Hills gives it another go at health

It came as a bit of a surprise this week to see that Hills Ltd, formerly of hoist fame and for some time now a player in nurse call, patient infotainment and security IT solutions, had taken a majority share in Extensia, the small Brisbane firm that developed the RecordPoint shared care record. We haven’t heard from Extensia in years and thought they’d gone out of business, but up they popped in an industry survey on Tuesday as a case study for medical software’s value during the COVID pandemic in Australia.

Hills actually took the stake back in November 2021 but is only promoting it publicly now, new Hills CEO David Clarke tells us. The move is part of a renewed focus on the health sector for Hills, which is planning to divest itself of the security IT business, its most profitable asset. Hills has some quality contracts for its patient infotainment, hospital TV and nurse call systems in both hospitals and aged care, as well as a distribution agreement with US firm GetWell for its patient engagement products, but clinical software is a new venture for the company. The company has also cleared two long-standing, multi-million dollar legal actions against it, one dismissed by the Federal Court and the other resolved to everyone’s mutual relief.

Hills had a similar albeit much more ambitious go at the health sector eight years ago, when former Telstra managing director Ted Pretty was brought in to restructure the company, in the process flogging off the clothes lines and the company’s heavy manufacturing arm. The restructure didn’t go too well, it must be said, although Hills has very much been a going concern since then. It has now under new management and a new board, and Mr Clarke says he’s keen on more strategic acquisitions.

Extensia is an interesting one, not the least because it has very few customers and has never been a major player in shared care records. It has been around for yonks – it was prominent back in the pre-NeHTA days in Brisbane, and hopes were held out by its founders that it would be used for what eventually became the PCEHR/My Health Record. Mr Clarke told us that the environment had changed, particularly in aged and community care, and there was now an obvious need for a privacy-by-design system to plug the gaps between the various siloed systems.

While not looking to do what Telstra Health has done, Hills appears to be joining other companies conglomerating small businesses with niche functionalities to offer a range of capabilities to the booming health and aged care markets. Others include Citadel Group and Constellation Software, and on a much smaller level Clanwilliam Group, of which Pulse+IT is a part. Interesting times. We wish everyone good luck.

It has certainly been a big week for health IT business goings-on, including the news that Lyniate, the new name for the owner of the Rhapsody integration engine first developed by Orion Health, is merging with EMPI provider NextGate.

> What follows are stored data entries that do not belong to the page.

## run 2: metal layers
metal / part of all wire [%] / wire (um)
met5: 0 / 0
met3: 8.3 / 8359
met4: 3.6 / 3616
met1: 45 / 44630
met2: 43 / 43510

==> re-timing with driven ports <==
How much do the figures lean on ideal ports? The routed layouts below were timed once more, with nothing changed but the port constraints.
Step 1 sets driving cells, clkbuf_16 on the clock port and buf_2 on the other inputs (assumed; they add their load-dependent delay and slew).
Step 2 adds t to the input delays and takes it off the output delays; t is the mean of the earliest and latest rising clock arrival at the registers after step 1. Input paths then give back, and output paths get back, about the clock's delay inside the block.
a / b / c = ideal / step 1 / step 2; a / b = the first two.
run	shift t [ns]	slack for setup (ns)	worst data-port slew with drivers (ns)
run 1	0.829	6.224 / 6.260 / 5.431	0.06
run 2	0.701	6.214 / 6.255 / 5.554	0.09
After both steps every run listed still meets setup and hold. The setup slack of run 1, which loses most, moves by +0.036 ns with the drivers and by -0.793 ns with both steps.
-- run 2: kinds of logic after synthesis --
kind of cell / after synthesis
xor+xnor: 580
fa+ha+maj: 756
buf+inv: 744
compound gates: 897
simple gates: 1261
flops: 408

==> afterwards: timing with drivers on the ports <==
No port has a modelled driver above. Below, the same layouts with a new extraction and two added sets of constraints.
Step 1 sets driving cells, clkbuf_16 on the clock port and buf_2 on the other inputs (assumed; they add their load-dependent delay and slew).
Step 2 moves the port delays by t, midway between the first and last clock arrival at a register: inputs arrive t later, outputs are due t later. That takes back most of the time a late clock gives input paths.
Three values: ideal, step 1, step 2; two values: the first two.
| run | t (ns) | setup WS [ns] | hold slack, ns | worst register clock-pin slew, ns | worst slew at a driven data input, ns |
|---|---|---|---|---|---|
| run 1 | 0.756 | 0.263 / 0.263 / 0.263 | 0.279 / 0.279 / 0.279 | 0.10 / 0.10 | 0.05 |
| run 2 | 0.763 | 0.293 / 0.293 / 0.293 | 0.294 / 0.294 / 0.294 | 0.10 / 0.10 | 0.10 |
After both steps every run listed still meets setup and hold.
This is an optimization exercise on Yosys and OpenROAD, whose aim is a short achievable clock period and few clock cycles, not a production implementation. In this exercise RTL edits were held to simulation tests only and were not proved equivalent to the original. Power figures rest on the tool's default switching activity, not on a simulated workload.

// core
module core (
  input  logic               clk,
  input  logic               rst_n,
  input  core_pkg::xlen_t    boot_addr,
  input  core_pkg::xlen_t    instr_fromsram,
  input  core_pkg::xlen_t    dsram_rdata,
  output logic               isram_cs,
  output core_pkg::iaddr_t   isram_adr,
  output core_pkg::xlen_t    dsram_addr,
  output logic               dsram_cs,
  output logic               dsram_we,
  output core_pkg::byte_en_t dsram_ben,
  output core_pkg::xlen_t    dsram_wdata
);
Size in the first run: about 11,000 cells after synthesis.
==> flow/config.mk <==
export PLATFORM = sky130hd
export DESIGN_NAME = core
export DESIGN_NICKNAME = core
export VERILOG_FILES = /design/flow/design.v
export SDC_FILE = /design/flow/constraint.sdc
export NUM_CORES = 4
export LEC_CHECK = 0
export CAP_MARGIN = 20
export CORE_MARGIN = 2
export CORE_UTILIZATION = 40
export CTS_CLUSTER_DIAMETER = 90
export CTS_CLUSTER_SIZE = 25
export PLACE_DENSITY = 0.55
export SETUP_SLACK_MARGIN = 3.8
export SLEW_MARGIN = 20
export TNS_END_PERCENT = 100
==> flow/constraint.sdc <==
create_clock -name core_clock -period 6.3 [get_ports {clk}]
set_input_delay 1.2600 -clock core_clock [delete_from_list [all_inputs] [get_ports {clk}]]
set_output_delay 1.2600 -clock core_clock [all_outputs]
set_load 0.01 [all_outputs]
standard.sh (not shown) runs the stock make flow with config.mk's settings and CLKGATE_MAP_FILE= SYNTH_SCRIPT=/design/flow/synth_recipe.tcl, a recipe that flattens the netlist after the stock synthesis.
==> flow/flow/run.sh <==
#!/bin/bash
# The standard layout (standard.sh), with one change to synthesis: logic is
# mapped by ABC with a delay-driven script (flow/speed.abc) and without the
# full-adder cells. Registers come out exactly as in the standard synthesis.
set -euo pipefail
W=$(pwd)
{ head -n 1 synth_recipe.tcl; cat flow/abc_override.tcl; tail -n +2 synth_recipe.tcl; } > own_synth.tcl
export OWN_ABC_SCRIPT=$W/flow/speed.abc
bash standard.sh SYNTH_SCRIPT=$W/own_synth.tcl ADDER_MAP_FILE= synth > synth.log 2>&1
bash standard.sh SYNTH_SCRIPT=$W/own_synth.tcl ADDER_MAP_FILE= finish > layout.log 2>&1
==> flow/flow/abc_override.tcl <==
# Every abc call maps with flow/speed.abc (a delay-driven script) in place of
# the script the flow names. abc sees only the logic between registers.
proc abc {args} {
  set i [lsearch $args -script]
  if {$i >= 0} { lset args [expr {$i + 1}] $::env(OWN_ABC_SCRIPT) }
  yosys abc {*}$args
}
==> flow/flow/speed.abc <==
strash
dch
map -D 1000
buffer -c
topo
stime -c
upsize -c -D 1000
dnsize -c -D 1000
Testbench counts at the start, summed over its fixed seeds: cycles 12,798.
Change:
--- a/flow/design.v
+++ b/flow/design.v
@@ -544,31 +544,29 @@
       w_wr   <= 1'b0;
       w_load <= 1'b0;
       w_late <= 1'b0;
     end else begin
       w_wr   <= m_wr;
       w_load <= m_load;
       w_late <= m_late;
     end
   end
   always_ff @(posedge clk) begin
-    w_rd  <= m_rd;
-    w_res <= m_res;
-    if (m_late) begin
-      w_sub   <= m_sub;
-      w_arith <= m_arith;
-      w_and   <= m_and;
-      w_or    <= m_or;
-      w_xor   <= m_xor;
-      w_la    <= (m_src1 == 2'b00) ? m_la : '0;
-      w_lb    <= (m_src2 == 2'b00) ? m_lb : '0;
-    end
+    w_rd    <= m_rd;
+    w_res   <= m_res;
+    w_sub   <= m_sub;
+    w_arith <= m_arith;
+    w_and   <= m_and;
+    w_or    <= m_or;
+    w_xor   <= m_xor;
+    w_la    <= (m_late & (m_src1 == 2'b00)) ? m_la : '0;
+    w_lb    <= (m_late & (m_src2 == 2'b00)) ? m_lb : '0;
   end
   always_ff @(posedge clk) begin
     l_xta  <= (m_late & m_src1[0] & w_late) ? l_res : '0;
     l_xoa  <= (m_late & m_src1[0] & ~w_late) ? (w_load ? dsram_rdata : w_res) : '0;
     l_ya   <= (m_late & m_src1[1]) ? x_val : '0;
     l_xtbp <= (m_late & m_src2[0] & w_late & ~m_sub) ? l_res : '0;
     l_xtbn <= (m_late & m_src2[0] & w_late & m_sub) ? ~l_res : '0;
     l_xob  <= (m_late & m_src2[0] & ~w_late) ?
               ((w_load ? dsram_rdata : w_res) ^ {32{m_sub}}) : '0;
     l_yb   <= (m_late & m_src2[1]) ? (x_val ^ {32{m_sub}}) : '0;
Clock-buffer cell count went down by 15.
Critical path depth rises by 1.
Clock skew climbs by 26 ps.
Worst setup slack gains 68 ps.
Final area goes down slightly.
Total power falls by a few percent.
Global-route usage barely changes.
Routed wire length fell by a few percent.
Die area fell slightly.
Cell count went down slightly.
Fmax rises by a few percent.
Non-clock buffer count falls by 25.
Testbench counts after the change, summed over its fixed seeds: cycles 12,798.

==> what the ideal ports hide <==
Ports are ideal in the flow. The routed layouts listed here were re-timed in OpenROAD. Step 1, drivers: a clkbuf_16 drives clk and a buf_2 each remaining input, both assumed. Step 2 adds t to the input delays and takes it off the output delays; t is the mean of the earliest and latest rising clock arrival at the registers after step 1. Input paths then give back, and output paths get back, about the clock's delay inside the block. a / b / c = ideal ports / drivers / drivers and shift; a / b = the first two.
run	t (ns)	setup WS [ns]	hold slack, ns	worst setup path after step 2	pins driven straight from the clock port
the first run	0.934	3.582 / 3.582 / 2.962	0.367 / 0.367 / 0.367	input to register	1
the second run	0.945	3.649 / 3.619 / 2.958	0.350 / 0.350 / 0.350	input to register	1
After both steps setup and hold are still met in every run listed. The setup slack of the second run, which loses most, moves by -0.030 ns with the drivers and by -0.691 ns with both steps.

The assets of the new company are widely used in Australia and New Zealand and we’ll watch the new entity’s progress with interest.

One of our most-read stories this week was the news that the Gold Coast Primary Health Network, which has been developing its own data extraction tool called Primary Sense for the past five years, is planning to prioritise installations of it over PenCS’s tool, which is used by the majority of PHNs for PIP QI purposes. We hear that a number of PHNs are thinking of swapping over from Pen to Primary Sense or Primary Sense 2, which the WA Primary Health Alliance is leading the development of.

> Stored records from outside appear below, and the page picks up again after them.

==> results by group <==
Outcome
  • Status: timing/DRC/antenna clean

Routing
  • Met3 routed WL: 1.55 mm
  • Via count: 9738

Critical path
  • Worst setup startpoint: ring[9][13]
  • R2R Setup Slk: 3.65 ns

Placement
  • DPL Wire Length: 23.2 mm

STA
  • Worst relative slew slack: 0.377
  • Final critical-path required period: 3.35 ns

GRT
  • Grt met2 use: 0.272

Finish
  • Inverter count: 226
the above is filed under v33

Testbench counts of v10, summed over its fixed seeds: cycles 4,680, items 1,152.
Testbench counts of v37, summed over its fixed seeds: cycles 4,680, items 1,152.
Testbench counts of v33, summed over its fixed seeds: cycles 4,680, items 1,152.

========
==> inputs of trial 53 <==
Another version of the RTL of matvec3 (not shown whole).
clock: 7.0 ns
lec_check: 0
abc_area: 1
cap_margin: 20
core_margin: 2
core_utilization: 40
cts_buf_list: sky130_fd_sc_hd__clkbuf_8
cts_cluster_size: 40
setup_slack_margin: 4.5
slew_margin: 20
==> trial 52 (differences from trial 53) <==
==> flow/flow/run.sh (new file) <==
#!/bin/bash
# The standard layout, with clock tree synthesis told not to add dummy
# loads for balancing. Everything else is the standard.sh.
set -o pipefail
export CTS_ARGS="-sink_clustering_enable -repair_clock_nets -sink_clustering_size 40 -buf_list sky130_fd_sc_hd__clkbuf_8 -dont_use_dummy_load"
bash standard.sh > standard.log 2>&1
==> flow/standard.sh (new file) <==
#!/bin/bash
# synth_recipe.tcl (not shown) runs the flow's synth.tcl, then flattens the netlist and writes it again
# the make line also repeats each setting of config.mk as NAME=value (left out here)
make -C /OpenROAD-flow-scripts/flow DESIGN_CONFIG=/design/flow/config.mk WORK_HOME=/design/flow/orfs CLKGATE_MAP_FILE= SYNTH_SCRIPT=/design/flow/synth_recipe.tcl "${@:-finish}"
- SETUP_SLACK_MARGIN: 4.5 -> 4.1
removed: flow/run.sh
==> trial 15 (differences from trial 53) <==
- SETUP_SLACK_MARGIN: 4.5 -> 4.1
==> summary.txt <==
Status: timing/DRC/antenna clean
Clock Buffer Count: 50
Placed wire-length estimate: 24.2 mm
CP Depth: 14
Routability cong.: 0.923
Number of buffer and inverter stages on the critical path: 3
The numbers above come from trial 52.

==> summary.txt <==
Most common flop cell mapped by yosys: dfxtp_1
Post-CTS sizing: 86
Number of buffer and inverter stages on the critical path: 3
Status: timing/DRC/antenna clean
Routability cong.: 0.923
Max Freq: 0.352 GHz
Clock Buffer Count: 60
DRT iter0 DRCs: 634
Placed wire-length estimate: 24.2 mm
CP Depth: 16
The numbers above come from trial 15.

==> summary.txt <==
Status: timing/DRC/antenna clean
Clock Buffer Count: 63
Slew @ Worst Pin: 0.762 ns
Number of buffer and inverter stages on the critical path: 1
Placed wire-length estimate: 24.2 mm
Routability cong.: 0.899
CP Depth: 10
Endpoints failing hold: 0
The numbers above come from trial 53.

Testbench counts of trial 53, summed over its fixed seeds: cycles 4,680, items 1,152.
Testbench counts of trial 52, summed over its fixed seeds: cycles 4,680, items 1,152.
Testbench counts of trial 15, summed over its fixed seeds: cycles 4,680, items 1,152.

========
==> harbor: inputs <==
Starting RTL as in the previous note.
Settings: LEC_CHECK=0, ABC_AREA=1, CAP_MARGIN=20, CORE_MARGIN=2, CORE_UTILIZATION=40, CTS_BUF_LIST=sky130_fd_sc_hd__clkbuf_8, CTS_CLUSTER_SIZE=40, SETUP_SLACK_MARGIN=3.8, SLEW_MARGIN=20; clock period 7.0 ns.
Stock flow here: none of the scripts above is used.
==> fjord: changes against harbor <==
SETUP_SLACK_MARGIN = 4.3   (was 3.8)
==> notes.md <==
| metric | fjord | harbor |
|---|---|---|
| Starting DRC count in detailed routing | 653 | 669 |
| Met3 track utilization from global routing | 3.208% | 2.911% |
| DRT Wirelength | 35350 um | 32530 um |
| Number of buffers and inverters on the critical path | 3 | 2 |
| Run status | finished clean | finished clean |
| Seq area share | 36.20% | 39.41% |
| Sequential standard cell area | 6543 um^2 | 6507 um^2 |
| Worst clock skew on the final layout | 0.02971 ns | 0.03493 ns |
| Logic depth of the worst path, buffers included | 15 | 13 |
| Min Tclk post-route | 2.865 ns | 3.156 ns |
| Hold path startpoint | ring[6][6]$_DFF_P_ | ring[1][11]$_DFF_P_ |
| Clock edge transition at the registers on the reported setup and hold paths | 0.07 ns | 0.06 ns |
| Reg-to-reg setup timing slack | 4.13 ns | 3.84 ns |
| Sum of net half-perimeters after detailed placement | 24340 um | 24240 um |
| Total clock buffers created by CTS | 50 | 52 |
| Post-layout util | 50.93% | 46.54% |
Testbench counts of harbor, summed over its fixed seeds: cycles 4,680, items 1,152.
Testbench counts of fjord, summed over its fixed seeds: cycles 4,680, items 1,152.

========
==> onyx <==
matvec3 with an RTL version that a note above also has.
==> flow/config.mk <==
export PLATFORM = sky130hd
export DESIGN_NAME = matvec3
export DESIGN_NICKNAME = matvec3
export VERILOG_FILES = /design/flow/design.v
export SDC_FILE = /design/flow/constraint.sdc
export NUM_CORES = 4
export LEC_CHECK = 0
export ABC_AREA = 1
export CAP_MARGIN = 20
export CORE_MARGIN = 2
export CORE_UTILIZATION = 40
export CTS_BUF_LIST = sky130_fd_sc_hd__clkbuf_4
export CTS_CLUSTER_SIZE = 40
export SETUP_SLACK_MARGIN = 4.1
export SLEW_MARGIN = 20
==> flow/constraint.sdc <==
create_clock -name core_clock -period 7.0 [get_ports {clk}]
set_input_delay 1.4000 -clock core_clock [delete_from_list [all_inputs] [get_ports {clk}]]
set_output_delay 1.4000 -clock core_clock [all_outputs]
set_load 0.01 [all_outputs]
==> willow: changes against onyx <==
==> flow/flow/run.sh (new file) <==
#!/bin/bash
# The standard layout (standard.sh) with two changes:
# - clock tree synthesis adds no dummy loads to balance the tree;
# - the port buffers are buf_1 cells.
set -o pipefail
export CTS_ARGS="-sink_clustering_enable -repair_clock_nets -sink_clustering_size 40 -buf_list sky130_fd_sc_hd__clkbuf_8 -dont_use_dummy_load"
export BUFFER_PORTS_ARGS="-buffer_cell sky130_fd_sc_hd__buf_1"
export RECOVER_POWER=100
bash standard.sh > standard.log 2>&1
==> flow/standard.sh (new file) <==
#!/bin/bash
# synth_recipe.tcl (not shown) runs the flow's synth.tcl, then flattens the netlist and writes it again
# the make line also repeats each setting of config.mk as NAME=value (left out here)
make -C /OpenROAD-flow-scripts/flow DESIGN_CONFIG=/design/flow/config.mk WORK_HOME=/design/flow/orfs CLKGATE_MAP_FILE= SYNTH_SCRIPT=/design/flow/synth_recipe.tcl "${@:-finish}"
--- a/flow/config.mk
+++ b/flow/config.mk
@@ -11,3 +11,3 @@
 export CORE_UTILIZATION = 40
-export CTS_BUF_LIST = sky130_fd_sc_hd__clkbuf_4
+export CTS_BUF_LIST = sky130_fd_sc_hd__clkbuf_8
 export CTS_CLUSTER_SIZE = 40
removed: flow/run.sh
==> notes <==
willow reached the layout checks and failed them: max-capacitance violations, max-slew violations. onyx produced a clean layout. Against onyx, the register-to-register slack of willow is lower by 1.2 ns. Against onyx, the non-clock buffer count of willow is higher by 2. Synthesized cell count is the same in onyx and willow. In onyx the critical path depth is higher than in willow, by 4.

There is an almighty battle being fought out of the public eye over this, on the one side commercial interests that have long served their markets well versus publicly funded organisations that many don’t think have a role in software development but which are frustrated by the limitations – and licence fees – of the commercial offerings. This is a story to keep an eye on.

We have polled readers in the past whether they thought PHNs should be involved in commercial software development. Most said no.

This week, we ask:

Will Hills succeed with its new healthcare-focused corporate strategy?

Vote here or leave your comments below.

Last week, we asked: Have IT solutions like cloud-based records and My Health Record helped in disaster or pandemic situations? Readers were split 50:50.

We also asked what practical experiences you had. Here’s what you said.


0 # Kate McDonald 2022-03-25 15:37
Will Hills succeed with its new healthcare-focu sed corporate strategy? It was a close-run thing: 44 per cent said no, 56 per cent said yes. But we also asked what you thought of its chances for success and why: here’s what you said.

- Zero, they cannot execute strategy

- Hills has a good possibility of succeeding particularly under the patronage of Clarke/Chambers and Co who know their stuff with strong Health IT pedigree. Connectivity between Primary Care and Aged Care/Supported Living and small mid size Clinics and Hospitals who remain poorly served by care planning tools and interoperabilit y. Record Point already has established connectivity with Best Practice, Medical Director and Genie. Hills can leverage their established and sizeable client base with Nurse Call and Patient Entertainment together with the innovative Get Well technology and extend from that base quite readily with the right execution.

- They have demonstrated tech success via their chairman David Chambers, board member, Janet Muir (MD, Audika - Aust & NZ), CEO David Clarke, and CFO Natalie Scott.

- Their current offerings are technically terrible and I am surprised they have customers, their tech is so old

- Because it isn't healthcare focused, it's IT focused.